あと湖畔や森などの自然が美しくて癒された…。

ストーリーとしてはそこまでか?と思ってしまったけれど、この映画は俳優の良さを見せつける映画だから別にいいのかもしれない。
雪ん子

雪ん子の感想・評価

4.2
キャサリンヘプバーンが素敵。
子供の頃、21時にテレビで淀川長治さんの解説で見て、あまりに大人な内容でよく分からずにいた。大人になり繰り返し見ている大好きな映画。ジェーンフォンダとヘンリーフォンダは実の親子だけど確執があり、撮影当時も確執があり映画を通じて和解したと解説で聞いて作品を見ると、お互いのセリフ回しなんかドキドキして見た。
親にとって子どもはずっと子どもで何があっても愛される存在だと思う。
moco67

moco67の感想・評価

4.0
親とともに観た作品。まさか「産まれた時に祖父は戦地にいて、結局一度も顔を見ることなく戦死し、名前だけ付けてもらったのよね。だから父とは何かをあまり考えて来なかった」と常々話していた親と観る内容としては当時かなり不思議な感覚を持った。年を経て、本作がいろいろ効いてきた。作品より、観た時の思い出語りが多くてすみませんね。
若いころ憧れた。こんな夫婦になりたいと。

偏屈な80歳のお祖父さんノーマンは、周りと良い関係が作れない変わり者。

そんなノーマンの善き理解者は、いつも寄り添ってくれる妻エセル(キャサリン・ヘップバーン)。

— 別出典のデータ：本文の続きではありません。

$ cat src/rtl/sonic_v1_15_pcs_eth_10g_mac_rx_link_fault_detect_if.sv
// ---------------------------------------------------------------------------
// sonic_v1_15_pcs_eth_10g_mac_rx_link_fault_detect_if
//
// Purpose:
//   Groups the signals that pass through the RX link fault detector:
//   - the XGMII receive stream coming from the PCS;
//   - the link fault status stream going to the downstream timing adapter.
//
// Signals:
//   xgmii_rx_valid           qualifies xgmii_rx_data / xgmii_rx_ctrl
//   xgmii_rx_data [63:0]     eight lanes; lane n = bits [8n+7:8n]
//   xgmii_rx_ctrl [7:0]      per-lane control flag
//   link_fault_status_ready  downstream ready (status is a level stream)
//   link_fault_status_valid  status valid
//   link_fault_status_data   00 OK, 01 local fault, 10 remote fault
//
// Modports:
//   master  the side that drives XGMII and consumes status (PCS / bench)
//   slave   the detector itself
// ---------------------------------------------------------------------------
interface sonic_v1_15_pcs_eth_10g_mac_rx_link_fault_detect_if;
  logic        xgmii_rx_valid;
  logic [63:0] xgmii_rx_data;
  logic [7:0]  xgmii_rx_ctrl;
  logic        link_fault_status_ready;
  logic        link_fault_status_valid;
  logic [1:0]  link_fault_status_data;

  modport master (
    output xgmii_rx_valid,
    output xgmii_rx_data,
    output xgmii_rx_ctrl,
    output link_fault_status_ready,
    input  link_fault_status_valid,
    input  link_fault_status_data
  );

  modport slave (
    input  xgmii_rx_valid,
    input  xgmii_rx_data,
    input  xgmii_rx_ctrl,
    input  link_fault_status_ready,
    output link_fault_status_valid,
    output link_fault_status_data
  );
endinterface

その存在は大きく、老いに抗いより頑固になるノーマンの代弁者。

ある日ノーマンに怒鳴られて傷ついた少年にエセルは語った。


「彼が怒鳴った相手はね、人生になの。

 彼は老いたライオンのようにずっと  
 吼えていたいのよ
 
 うわべを見ただけで人は理解できないわ

 彼も精一杯 生きてるの

 ままならぬ人生をね

 あなたと同じでしょ」



ノーマンとエセル。こんな夫婦が理想なのです。
演出が稚拙で心配になるシーンは多々ありましたが、それ以上に役者の演技が素晴らしかったので問題なし。
父と娘の関係性はもう少し丁寧に描けたのでは。